Поедем, красотка, кататься

Все детство мое прошло в коммунальных квартирах - в разных городах, с постоянно меняющимися соседями. Моя мама грезила о квартире с удобствами, которой она лишилась выйдя замуж за папу и уехав с ним из Ленинграда к черту на рога - в Подпорожье, поселок городского типа в Ленинградской области, где родилась я. Но впервые жильё с удобствами мой папа получил, когда я уже училась в первом классе. Это была комната в большой коммуналке гостиничного типа (что-то вроде общежития) - там обычно жили специалисты (врачи, инженеры) и партийные работники до момента, пока получали нормальное жилье. Там и мой папа должен был получить комнату сразу по приезде, это ему было обещано, но что-то не сложилось, а требовать папа не умел, и 7 лет они с мамой прожили в доме на улице Планеристов (странное название, правда?) без водопровода, канализации и отопления.

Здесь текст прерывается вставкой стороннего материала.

Source: an optimization exercise on an open RTL-to-GDS flow (aim: small area, a short achievable clock period and few clock cycles per item). Production flows keep margins and buffers that such runs may drop. In this exercise RTL edits were held to simulation tests only and were not proved equivalent to the original.

==> flow/design.v <==
`timescale 1ns / 1ps
module hash (
    input  logic         clk,
    input  logic         rst_n,
    input  logic         rx_valid,
    input  logic [7:0]   rx_data,
    output logic         hash_done,
    output logic [255:0] fin_hash
);
  localparam logic [31:0] IV0 = 32'h6a09e667, IV1 = 32'hbb67ae85,
                          IV2 = 32'h3c6ef372, IV3 = 32'ha54ff53a,
                          IV4 = 32'h510e527f, IV5 = 32'h9b05688c,
                          IV6 = 32'h1f83d9ab, IV7 = 32'h5be0cd19;
  logic       in_byte, in_term;    
  logic [7:0] in_data;
  always_ff @(posedge clk or negedge rst_n)
    if (!rst_n) begin
      in_byte <= 1'b0;
      in_term <= 1'b0;
    end else begin
      in_byte <= rx_valid && (rx_data != 8'h0d);
      in_term <= rx_valid && (rx_data == 8'h0d);
    end
  always_ff @(posedge clk) in_data <= rx_data;
  logic       recv;       
  logic       gen;        
  logic [5:0] cnt;        
  logic [5:0] w;          
  logic       wf;         
  logic       qv, ql;     
  logic       done;
  logic wr, term, put, newword, shift, start;
  assign wr      = in_byte && !gen;           
  assign term    = in_term && recv;           
  assign start   = in_byte && !recv && !gen;  
  assign put     = wr || term;                
  assign newword = (cnt[1:0] == 2'd0);
  assign shift   = (put && newword) || (gen && (w != 6'd63));
  always_ff @(posedge clk or negedge rst_n)
    if (!rst_n) begin
      recv <= 1'b0;
      gen  <= 1'b0;
      cnt  <= '0;
      w    <= '0;
      wf   <= 1'b0;
      qv   <= 1'b0;
      ql   <= 1'b0;
      done <= 1'b0;
    end else begin
      qv   <= wf;
      ql   <= wf && (w == 6'd63);
      done <= qv && ql;
      wf   <= 1'b0;
      if (gen) begin
        if (w != 6'd63) begin
          w  <= w + 6'd1;
          wf <= 1'b1;
        end else begin
          gen <= 1'b0;
          cnt <= '0;
        end
      end else if (term) begin
        recv <= 1'b0;
        gen  <= 1'b1;
        w    <= cnt[5:2];
        wf   <= 1'b1;
      end else if (wr) begin
        recv <= 1'b1;
        cnt  <= cnt + 6'd1;
        w    <= cnt[5:2];
        wf   <= (cnt[1:0] == 2'd3);
      end
    end
  logic [31:0] W [0:15];
  logic [31:0] sched, genword;
  logic [7:0]  pbyte;
  logic [31:0] w1s, w1c, w2s, w2c;
  assign {w1c, w1s} = csa(W[9], W[0], ssig0(W[1]));
  assign {w2c, w2s} = csa(w1s, w1c, ssig1(W[14]));
  assign sched   = w2s + w2c;
  assign genword = (w[5:4] != 2'b00 || w[3:0] == 4'd15) ? sched :
                   (w[3:0] == 4'd14) ? {23'd0, cnt, 3'd0} : 32'd0;
  assign pbyte   = term ? 8'h80 : in_data;
  always_ff @(posedge clk) begin
    if (shift)
      for (int i = 0; i < 15; i++) W[i] <= W[i+1];
    if (gen) begin
      if (w != 6'd63) W[15] <= genword;
    end else if (put) begin
      for (int j = 0; j < 4; j++) begin
        if (cnt[1:0] == 2'(j))
          W[15][31-8*j -: 8] <= pbyte;
        else if (newword)
          W[15][31-8*j -: 8] <= 8'd0;
      end
    end
  end
  logic [31:0] q;
  always_ff @(posedge clk) q <= ROM(w) + W[15];
  logic [31:0] a, b, c, d, e, f, g, h;
  logic [31:0] s1, chv, s0, mj, an, en;
  logic [31:0] a1s, a1c, b1s, b1c, a2s, a2c, a3s, a3c;
  logic [31:0] e1s, e1c, e2s, e2c, e3s, e3c;
  assign s1  = bsig1(e);
  assign chv = ch(e, f, g);
  assign s0  = bsig0(a);
  assign mj  = maj(a, b, c);
  assign {a1c, a1s} = csa(h, q, mj);
  assign {b1c, b1s} = csa(s1, chv, s0);
  assign {a2c, a2s} = csa(a1s, a1c, b1s);
  assign {a3c, a3s} = csa(a2s, a2c, b1c);
  assign an = a3s + a3c;
  logic [31:0] ef, exs, exc;
  assign ef = ql ? (IV4 - IV0) : 32'd0;
  assign {e1c, e1s} = csa(d, h, q);
  assign {exc, exs} = csa(e1s, e1c, ef);
  assign {e2c, e2s} = csa(exs, exc, s1);
  assign {e3c, e3s} = csa(e2s, e2c, chv);
  assign en = e3s + e3c;
  always_ff @(posedge clk) begin
    if (start) begin
      a <= IV0; b <= IV1; c <= IV2; d <= IV3;
      e <= IV4; f <= IV5; g <= IV6; h <= IV7;
    end else if (qv) begin
      a <= an;                         b <= a + (ql ? IV1 : 32'd0);
      c <= b + (ql ? IV2 : 32'd0);     d <= c + (ql ? IV3 : 32'd0);
      e <= en;                         f <= e + (ql ? IV5 : 32'd0);
      g <= f + (ql ? IV6 : 32'd0);     h <= g + (ql ? IV7 : 32'd0);
    end
  end
  assign hash_done = done;
  assign fin_hash  = {a, b, c, d, e, f, g, h};
  function automatic logic [63:0] csa(input logic [31:0] x, y, z);
    csa = {((x & y) | (x & z) | (y & z)) << 1, x ^ y ^ z};
  endfunction
  function automatic logic [31:0] rotr(input logic [31:0] x, input int n);
    rotr = (x >> n) | (x << (32 - n));
  endfunction
  function automatic logic [31:0] bsig0(input logic [31:0] x);
    bsig0 = rotr(x, 2) ^ rotr(x, 13) ^ rotr(x, 22);
  endfunction
  function automatic logic [31:0] bsig1(input logic [31:0] x);
    bsig1 = rotr(x, 6) ^ rotr(x, 11) ^ rotr(x, 25);
  endfunction
  function automatic logic [31:0] ssig0(input logic [31:0] x);
    ssig0 = rotr(x, 7) ^ rotr(x, 18) ^ (x >> 3);
  endfunction
  function automatic logic [31:0] ssig1(input logic [31:0] x);
    ssig1 = rotr(x, 17) ^ rotr(x, 19) ^ (x >> 10);
  endfunction
  function automatic logic [31:0] ch(input logic [31:0] x, y, z);
    ch = (x & y) ^ (~x & z);
  endfunction
  function automatic logic [31:0] maj(input logic [31:0] x, y, z);
    maj = (x & y) ^ (x & z) ^ (y & z);
  endfunction
  function automatic logic [31:0] ROM(input logic [5:0] idx);
    case (idx)
      6'd0: ROM = 32'h428a2f98;
      6'd1: ROM = 32'h71374491;
      6'd2: ROM = 32'hb5c0fbcf;
      6'd3: ROM = 32'he9b5dba5;
      6'd4: ROM = 32'h3956c25b;
      6'd5: ROM = 32'h59f111f1;
      6'd6: ROM = 32'h923f82a4;
      6'd7: ROM = 32'hab1c5ed5;
      6'd8: ROM = 32'hd807aa98;
      6'd9: ROM = 32'h12835b01;
      6'd10: ROM = 32'h243185be;
      6'd11: ROM = 32'h550c7dc3;
      6'd12: ROM = 32'h72be5d74;
      6'd13: ROM = 32'h80deb1fe;
      6'd14: ROM = 32'h9bdc06a7;
      6'd15: ROM = 32'hc19bf174;
      6'd16: ROM = 32'he49b69c1;
      6'd17: ROM = 32'hefbe4786;
      6'd18: ROM = 32'h0fc19dc6;
      6'd19: ROM = 32'h240ca1cc;
      6'd20: ROM = 32'h2de92c6f;
      6'd21: ROM = 32'h4a7484aa;
      6'd22: ROM = 32'h5cb0a9dc;
      6'd23: ROM = 32'h76f988da;
      6'd24: ROM = 32'h983e5152;
      6'd25: ROM = 32'ha831c66d;
      6'd26: ROM = 32'hb00327c8;
      6'd27: ROM = 32'hbf597fc7;
      6'd28: ROM = 32'hc6e00bf3;
      6'd29: ROM = 32'hd5a79147;
      6'd30: ROM = 32'h06ca6351;
      6'd31: ROM = 32'h14292967;
      6'd32: ROM = 32'h27b70a85;
      6'd33: ROM = 32'h2e1b2138;
      6'd34: ROM = 32'h4d2c6dfc;
      6'd35: ROM = 32'h53380d13;
      6'd36: ROM = 32'h650a7354;
      6'd37: ROM = 32'h766a0abb;
      6'd38: ROM = 32'h81c2c92e;
      6'd39: ROM = 32'h92722c85;
      6'd40: ROM = 32'ha2bfe8a1;
      6'd41: ROM = 32'ha81a664b;
      6'd42: ROM = 32'hc24b8b70;
      6'd43: ROM = 32'hc76c51a3;
      6'd44: ROM = 32'hd192e819;
      6'd45: ROM = 32'hd6990624;
      6'd46: ROM = 32'hf40e3585;
      6'd47: ROM = 32'h106aa070;
      6'd48: ROM = 32'h19a4c116;
      6'd49: ROM = 32'h1e376c08;
      6'd50: ROM = 32'h2748774c;
      6'd51: ROM = 32'h34b0bcb5;
      6'd52: ROM = 32'h391c0cb3;
      6'd53: ROM = 32'h4ed8aa4a;
      6'd54: ROM = 32'h5b9cca4f;
      6'd55: ROM = 32'h682e6ff3;
      6'd56: ROM = 32'h748f82ee;
      6'd57: ROM = 32'h78a5636f;
      6'd58: ROM = 32'h84c87814;
      6'd59: ROM = 32'h8cc70208;
      6'd60: ROM = 32'h90befffa;
      6'd61: ROM = 32'ha4506ceb;
      6'd62: ROM = 32'hbef9a3f7;
      6'd63: ROM = 32'hc67178f2 + 32'h6a09e667;  
      default: ROM = 32'h0;
    endcase
  endfunction
endmodule
Source: an optimization exercise on an open RTL-to-GDS flow (aim: small area and a short achievable clock period). Production flows keep margins and buffers that such runs may drop. The RTL was checked by simulation tests, not by an equivalence proof against the original design. Power is estimated from default activity; no workload was simulated.

== lane 1 ==
==> flow/design.v <==
module rd_ao222n (
    input  wire a1, a2, b1, b2, c1, c2,
    output wire y
);
    assign y = ~((a1 & a2) | (b1 & b2) | (c1 & c2));
endmodule
module rd_ao22n (
    input  wire a1, a2, b1, b2,
    output wire y
);
    assign y = ~((a1 & a2) | (b1 & b2));
endmodule
module rd_o31ai (
    input  wire a1, a2, a3, b1,
    output wire y
);
    assign y = ~((a1 | a2 | a3) & b1);
endmodule
module rd_nand2 (
    input  wire a, b,
    output wire y
);
    assign y = ~(a & b);
endmodule
module rd_nand3 (
    input  wire a, b, c,
    output wire y
);
    assign y = ~(a & b & c);
endmodule
module rd_nand4 (
    input  wire a, b, c, d,
    output wire y
);
    assign y = ~(a & b & c & d);
endmodule
module rd_or31 (
    input  wire [30:0] sel,
    input  wire [30:0] d,
    output wire [2:0]  y
);
    wire [10:0] t;
    genvar p;
    generate
        for (p = 0; p < 10; p = p + 1) begin : g_tri
            rd_ao222n u_ao (
                .a1(sel[3*p]),   .a2(d[3*p]),
                .b1(sel[3*p+1]), .b2(d[3*p+1]),
                .c1(sel[3*p+2]), .c2(d[3*p+2]),
                .y (t[p])
            );
        end
    endgenerate
    rd_nand2 u_last (.a(sel[30]), .b(d[30]), .y(t[10]));
    rd_nand4 u_n0 (.a(t[0]), .b(t[1]), .c(t[2]), .d(t[3]), .y(y[0]));
    rd_nand4 u_n1 (.a(t[4]), .b(t[5]), .c(t[6]), .d(t[7]), .y(y[1]));
    rd_nand3 u_n2 (.a(t[8]), .b(t[9]), .c(t[10]), .y(y[2]));
endmodule
module fifo_mem #(
    parameter int DWIDTH = 32,
    parameter int NROWS  = 31
) (   
    input  wire              clk,
    input  wire [NROWS-1:0]  wsel, rsel,
    input  wire [DWIDTH-1:0] wdata,
    output wire [DWIDTH-1:0] rpart0, rpart1, rpart2
);  
    reg [DWIDTH-1:0] mem[NROWS];
    genvar i, j;
    generate
        for (i = 0; i < NROWS; i = i + 1) begin : g_row
            always @(posedge clk) begin
                if (wsel[i]) mem[i] <= wdata;
            end
        end
        for (j = 0; j < DWIDTH; j = j + 1) begin : g_bit
            wire [NROWS-1:0] col;
            for (i = 0; i < NROWS; i = i + 1) begin : g_col
                assign col[i] = mem[i][j];
            end
            rd_or31 u_or (.sel(rsel), .d(col), .y({rpart2[j], rpart1[j], rpart0[j]}));
        end
    endgenerate
endmodule
module sync_fifo #(
    parameter DWIDTH = 32,
    parameter AWIDTH = 5
) (
    input  wire              clk, rstn,
    input  wire              wren, rden,
    input  wire [DWIDTH-1:0] din,
    output wire [DWIDTH-1:0] dout,
    output wire              full,
    output wire              empty
);   
    localparam DEPTH = 1 << AWIDTH;
    localparam NROWS = DEPTH - 1;
    localparam JW = DEPTH / 2;
    reg [AWIDTH:0]   cnt;         
    reg              empty_q;     
    reg              one_q;       
    reg              full_q;      
    reg [JW-1:0]     wptr;        
    reg [NROWS-1:0]  rsel;        
    reg [DWIDTH-1:0] head;        
    wire do_wr = wren & ~full_q;
    wire do_rd = rden & ~empty_q;
    wire load_din = empty_q | (one_q & rden);
    wire load_buf = rden & ~empty_q & ~one_q;
    wire hold = ~load_din & ~load_buf;
    wire wr_buf = do_wr & ~load_din;
    function automatic [JW-1:0] john_next(input [JW-1:0] p);
        john_next = {p[JW-2:0], ~(p[JW-1] & p[JW-2])};
    endfunction
    reg [NROWS-1:0] wsel;
    always @(*) begin
        for (int k = 0; k < NROWS; k = k + 1) begin
            if (k < JW - 1)
                wsel[k] = ~full_q & wptr[k] & ~wptr[k+1];
            else if (k == JW - 1)
                wsel[k] = ~full_q & wptr[JW-1] & wptr[0];
            else
                wsel[k] = ~full_q & ~wptr[k-JW] & wptr[k-JW+1];
        end
    end
    wire [DWIDTH-1:0] rpart0, rpart1, rpart2;
    fifo_mem #(
        .DWIDTH(DWIDTH),
        .NROWS (NROWS)
    ) u_fifomem (
        .clk   (clk),
        .wsel  (wsel),
        .rsel  (rsel),
        .wdata (din),
        .rpart0(rpart0),
        .rpart1(rpart1),
        .rpart2(rpart2)
    );
    wire [DWIDTH-1:0] head_nxt, hx, hy;
    genvar j;
    generate
        for (j = 0; j < DWIDTH; j = j + 1) begin : g_head
            rd_o31ai u_x (
                .a1(rpart0[j]), .a2(rpart1[j]), .a3(rpart2[j]), .b1(load_buf), .y(hx[j])
            );
            rd_ao22n u_y (.a1(load_din), .a2(din[j]), .b1(hold), .b2(head[j]), .y(hy[j]));
            rd_nand2 u_h (.a(hx[j]), .b(hy[j]), .y(head_nxt[j]));
        end
    endgenerate
    always @(posedge clk) begin
        head <= head_nxt;
    end
    wire inc = do_wr & ~do_rd;
    wire dec = do_rd & ~do_wr;
    wire [AWIDTH:0] cnt_up, cnt_dn;
    wire cnt_is31, cnt_is2;
    fifo_cnt_step u_step (
        .c   (cnt),
        .up  (cnt_up),
        .dn  (cnt_dn),
        .is31(cnt_is31),
        .is2 (cnt_is2)
    );
    wire empty_nxt = inc ? 1'b0 : dec ? one_q : empty_q;
    wire one_nxt   = inc ? empty_q : dec ? cnt_is2 : one_q;
    wire full_nxt  = inc ? cnt_is31 : dec ? 1'b0 : full_q;
    always @(posedge clk or negedge rstn) begin
        if (~rstn) begin
            cnt     <= 0;
            empty_q <= 1'b1;
            one_q   <= 1'b0;
            full_q  <= 1'b0;
            wptr    <= 1;
            rsel    <= 1;
        end else begin
            cnt     <= inc ? cnt_up : dec ? cnt_dn : cnt;
            empty_q <= empty_nxt;
            one_q   <= one_nxt;
            full_q  <= full_nxt;
            if (wr_buf) wptr <= john_next(wptr);
            if (load_buf) rsel <= {rsel[NROWS-2:0], rsel[NROWS-1]};
        end
    end
    assign dout = head;
    assign empty = empty_q;
    assign full  = full_q;
endmodule
module fifo_cnt_step (
    input  wire [5:0] c,
    output wire [5:0] up,
    output wire [5:0] dn,
    output wire       is31,
    output wire       is2
);
    assign up   = c + 1'b1;
    assign dn   = c - 1'b1;
    assign is31 = c == 6'd31;
    assign is2  = c == 6'd2;
endmodule
clock: 4.0 ns
lec_check: 0
cap_margin: 20
core_margin: 2
core_utilization: 65
cts_cluster_diameter: 100
cts_cluster_size: 25
place_density: 0.85
setup_slack_margin: 1.95
slew_margin: 20
synth_hierarchical: 1
synth_minimum_keep_size: 0
run.sh (not shown) runs the stock make flow with config.mk's settings and CLKGATE_MAP_FILE= SYNTH_SCRIPT=/design/flow/synth_recipe.tcl, a recipe that flattens the netlist after the stock synthesis.
For lane 2, these inputs were changed with respect to lane 1:
--- a/flow/design.v
+++ b/flow/design.v
@@ -100,13 +100,15 @@
     reg              empty_q;     
     reg              one_q;       
     reg              full_q;      
+    reg              nempty_q;    
+    reg              nfull_q;     
     reg [JW-1:0]     wptr;        
     reg [NROWS-1:0]  rsel;        
     reg [DWIDTH-1:0] head;        
-    wire do_wr = wren & ~full_q;
-    wire do_rd = rden & ~empty_q;
-    wire load_din = empty_q | (one_q & rden);
-    wire load_buf = rden & ~empty_q & ~one_q;
+    wire do_wr = wren & nfull_q;
+    wire do_rd = rden & nempty_q;
+    wire load_din = ~nempty_q | (one_q & rden);
+    wire load_buf = rden & nempty_q & ~one_q;
     wire hold = ~load_din & ~load_buf;
     wire wr_buf = do_wr & ~load_din;
     function automatic [JW-1:0] john_next(input [JW-1:0] p);
@@ -116,11 +118,11 @@
     always @(*) begin
         for (int k = 0; k < NROWS; k = k + 1) begin
             if (k < JW - 1)
-                wsel[k] = ~full_q & wptr[k] & ~wptr[k+1];
+                wsel[k] = nfull_q & wptr[k] & ~wptr[k+1];
             else if (k == JW - 1)
-                wsel[k] = ~full_q & wptr[JW-1] & wptr[0];
+                wsel[k] = nfull_q & wptr[JW-1] & wptr[0];
             else
-                wsel[k] = ~full_q & ~wptr[k-JW] & wptr[k-JW+1];
+                wsel[k] = nfull_q & ~wptr[k-JW] & wptr[k-JW+1];
         end
     end
     wire [DWIDTH-1:0] rpart0, rpart1, rpart2;
@@ -161,15 +163,17 @@
         .is31(cnt_is31),
         .is2 (cnt_is2)
     );
-    wire empty_nxt = inc ? 1'b0 : dec ? one_q : empty_q;
-    wire one_nxt   = inc ? empty_q : dec ? cnt_is2 : one_q;
-    wire full_nxt  = inc ? cnt_is31 : dec ? 1'b0 : full_q;
+    wire empty_nxt = inc ? 1'b0 : dec ? one_q : ~nempty_q;
+    wire one_nxt   = inc ? ~nempty_q : dec ? cnt_is2 : one_q;
+    wire full_nxt  = inc ? cnt_is31 : dec ? 1'b0 : ~nfull_q;
     always @(posedge clk or negedge rstn) begin
         if (~rstn) begin
             cnt     <= 0;
             empty_q <= 1'b1;
             one_q   <= 1'b0;
             full_q  <= 1'b0;
+            nempty_q <= 1'b0;
+            nfull_q <= 1'b1;
             wptr    <= 1;
             rsel    <= 1;
         end else begin
@@ -177,6 +181,8 @@
             empty_q <= empty_nxt;
             one_q   <= one_nxt;
             full_q  <= full_nxt;
+            nempty_q <= ~empty_nxt;
+            nfull_q <= ~full_nxt;
             if (wr_buf) wptr <= john_next(wptr);
             if (load_buf) rsel <= {rsel[NROWS-2:0], rsel[NROWS-1]};
         end
Results
- Summary of lane 2 over lane 1: count of nets after finishing decreased 0.38%, signed area change from the synthesized netlist to the final layout decreased 0.41 points, power after layout decreased 32%.
- In lane 2, clock buffer instance count of the final layout is higher than in lane 1.
- u_fifomem.mem[6][9] as the critical path endpoint was reported by lane 2, and full by lane 1.
- Looking at lane 1 and lane 2, the share of layout cells above drive strength 1 is a wash.
- Diff lane 1 -> lane 2: register-to-register slack decreased 0.20 ns, XOR/XNOR share of the synthesized area essentially unchanged.
- Diff lane 1 -> lane 2: cell leakage power down about 3%, fmax down 7.9%, share of power burned in combinational logic down 15 points.

==> static timing again, ports no longer ideal <==
Ports are ideal in the flow. The routed layouts listed here were re-timed in OpenROAD.
Step 1 assumes that a clkbuf_16 drives the clock port and a buf_2 every other input.
Step 2 adds t to the input delays and takes it off the output delays; t is the mean of the earliest and latest rising clock arrival at the registers after step 1. Input paths then give back, and output paths get back, about the clock's delay inside the block.
Three values: no drivers, after step 1, after step 2; two values: the first two.
run	shift t [ns]	slack for setup (ns)	hold WS [ns]
lane 1	0.701	1.896 / 1.831 / 1.412	0.164 / 0.179 / 0.473
lane 2	0.698	1.716 / 1.716 / 1.582	0.269 / 0.233 / 0.482
After both steps setup and hold are still met in every run listed. The setup slack of lane 1, which loses most, moves by -0.065 ns with the drivers and by -0.484 ns with both steps.
This is an optimization exercise on Yosys and OpenROAD, whose aim is small area, not a production implementation.
The RTL was checked by simulation tests, not by an equivalence proof against the original design.
Power is estimated from default activity; no workload was simulated.

File: design/flow/config.mk
export PLATFORM = sky130hd
export DESIGN_NAME = router
export DESIGN_NICKNAME = router
export VERILOG_FILES = /design/flow/design.v
export SDC_FILE = /design/flow/constraint.sdc
export NUM_CORES = 4
export LEC_CHECK = 0
export CAP_MARGIN = 20
export CORE_MARGIN = 2
export CORE_UTILIZATION = 40
export SLEW_MARGIN = 20
File: design/flow/constraint.sdc
create_clock -name core_clock -period 10.0 [get_ports {clk}]
set_input_delay 2.0000 -clock core_clock [delete_from_list [all_inputs] [get_ports {clk}]]
set_output_delay 2.0000 -clock core_clock [all_outputs]
set_load 0.01 [all_outputs]
File: design/flow/design.v
module input_port(clk,rst,sw,input_flit,head,Credit_out);
	input clk,rst,sw;
	input [31:0] input_flit;
	output [31:0] head;
	output reg Credit_out;
	reg [191:0] mem;
	reg [5:0] rd;    
	reg [5:0] wp;    
	reg [2:0] n;     
	reg req_r;       
	wire shift = sw & req_r;
	wire adv   = shift & (n != 3'd0);
	wire [2:0] n1 = n - {2'b00,adv};
	wire full1 = (n1 == 3'd6);
	wire acc   = ~full1 & (input_flit[31:30] != 2'b00);
	always @(posedge clk) begin
		req_r <= (head[31:30] != 2'b11);
		if (rst) begin
			rd <= 6'b000001;
			wp <= 6'b000001;
			n <= 3'd0;
			Credit_out <= 1'b0;
		end else begin
			if (shift) Credit_out <= 1'b1;
			if (adv) rd <= {rd[4:0],rd[5]};
			if (acc) wp <= {wp[4:0],wp[5]};
			n <= n1 + {2'b00,acc};
		end
	end
	genvar j;
	generate for (j = 0; j < 6; j = j + 1) begin : slot
		always @(posedge clk)
			if (wp[j] & ~full1)
				mem[32*j +: 32] <= input_flit;
	end endgenerate
	assign head = ({32{rd[0]}} & mem[31:0])    | ({32{rd[1]}} & mem[63:32])  |
	              ({32{rd[2]}} & mem[95:64])   | ({32{rd[3]}} & mem[127:96]) |
	              ({32{rd[4]}} & mem[159:128]) | ({32{rd[5]}} & mem[191:160]);
endmodule
Source: an optimization exercise on an open RTL-to-GDS flow (aim: small area and a short achievable clock period). Production flows keep margins and buffers that such runs may drop.
The RTL was checked by simulation tests, not by an equivalence proof against the original design.
Power and IR drop assume default switching activity.

Setup of job 2137:
## conv3x3_fp32
module conv3x3_fp32(
    input         clk,
    input         resetn,
    input         valid_in,
    input  [31:0] data,
    input  [31:0] w1, w2, w3, w4, w5, w6, w7, w8, w9,
    output        valid_out,
    output [31:0] data_out
);
  reg [3:0] col, row;
  always @(posedge clk or negedge resetn) begin
    if (!resetn) begin col <= 4'd0; row <= 4'd0; end
    else if (valid_in) begin
      if (col == 4'd13) begin col <= 4'd0; row <= (row == 4'd13) ? 4'd0 : row + 4'd1; end
      else col <= col + 4'd1;
    end
  end
  wire win = valid_in & (row >= 4'd2) & (col >= 4'd2);
  reg [19:0] vp;
  always @(posedge clk or negedge resetn) begin
    if (!resetn) vp <= 20'd0;
    else vp <= {vp[18:0], win};
  end
  assign valid_out = vp[19];
  wire [4:0] de = (data[30:23] == 8'd0) ? 5'd0 : data[27:23] + 5'd17;
  wire [28:0] din = {data[31], de, data[22:0]};
  reg [28:0] lb [1:31];
  integer k;
  always @(posedge clk) if (valid_in) begin
    lb[1] <= din;
    for (k = 2; k <= 31; k = k + 1) lb[k] <= lb[k-1];
  end
  wire [22:0] wm1 = w1[22:0];
  wire [22:0] wm2 = w2[22:0];
  wire [22:0] wm3 = w3[22:0];
  wire [22:0] wm4 = w4[22:0];
  wire [22:0] wm5 = w5[22:0];
  wire [22:0] wm6 = w6[22:0];
  wire [22:0] wm7 = w7[22:0];
  wire [22:0] wm8 = w8[22:0];
  wire [22:0] wm9 = w9[22:0];
  reg [28:0] p1d [1:12];
  always @(posedge clk) begin
    p1d[1] <= lb[31];
    for (k = 2; k <= 12; k = k + 1) p1d[k] <= p1d[k-1];
  end
  wire [31:0] P1;
  ...
export LEC_CHECK = 0
export CAP_MARGIN = 30
export CORE_MARGIN = 2
export CORE_UTILIZATION = 55
export CTS_CLUSTER_DIAMETER = 90
export CTS_CLUSTER_SIZE = 28
export SETUP_SLACK_MARGIN = 4.4
export SLEW_MARGIN = 20
create_clock -name core_clock -period 8.0 [get_ports {clk}]
standard.sh (not shown) runs the stock make flow with config.mk's settings and CLKGATE_MAP_FILE= SYNTH_SCRIPT=/design/flow/synth_recipe.tcl, a recipe that flattens the netlist after the stock synthesis.
==> flow/flow/run.sh <==
#!/bin/bash
set -euo pipefail
export BUFFER_PORTS_ARGS="-buffer_cell sky130_fd_sc_hd__buf_4"
bash standard.sh > standard_flow.log 2>&1
Setup changes, job 2137 to job 8082
Settings: SETUP_SLACK_MARGIN now 4.8, was 4.4; CTS_CLUSTER_SIZE no longer set, was 28; CTS_CLUSTER_DIAMETER no longer set, was 90.
Findings:
Job 8082 reports a higher reported net switching power than job 2137 does. Against job 2137, the final cell area of job 8082 is higher. Job 8082 finished every step from synthesis to the final layout, and the layout passed the timing, design-rule and antenna checks. Overall power consumption: higher on job 8082. The inverter count of job 8082 and that of job 2137 are within noise of each other. Job 8082 vs job 2137 — number of global-route vias before repair rose 9080. Met1 routed wirelength after detailed routing in job 8082 vs job 2137: up 4.9%. Going from job 2137 to job 8082, sequential share of layout area went down; period utilization went down. Against job 2137, job 8082 comes in 0.020 ns higher on post-route clock skew. In job 8082, the register-to-register slack came out 0.03 ns above the value in job 2137.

Комната в коммуналке на Свирской оказалась даже меньше предыдущей, метров 15 от силы, но с кухней и ванной, её не надо было топить дровами - там (какое счастье!) было паровое отопление, а туалет был в доме, а не на улице.

Первыми нашими соседями по новой квартире оказались хирург божьей милостью (так называл его мой папа) Матвеев с матерью Анной Фаддеевной. Они занимали две смежные комнаты в нашей квартире.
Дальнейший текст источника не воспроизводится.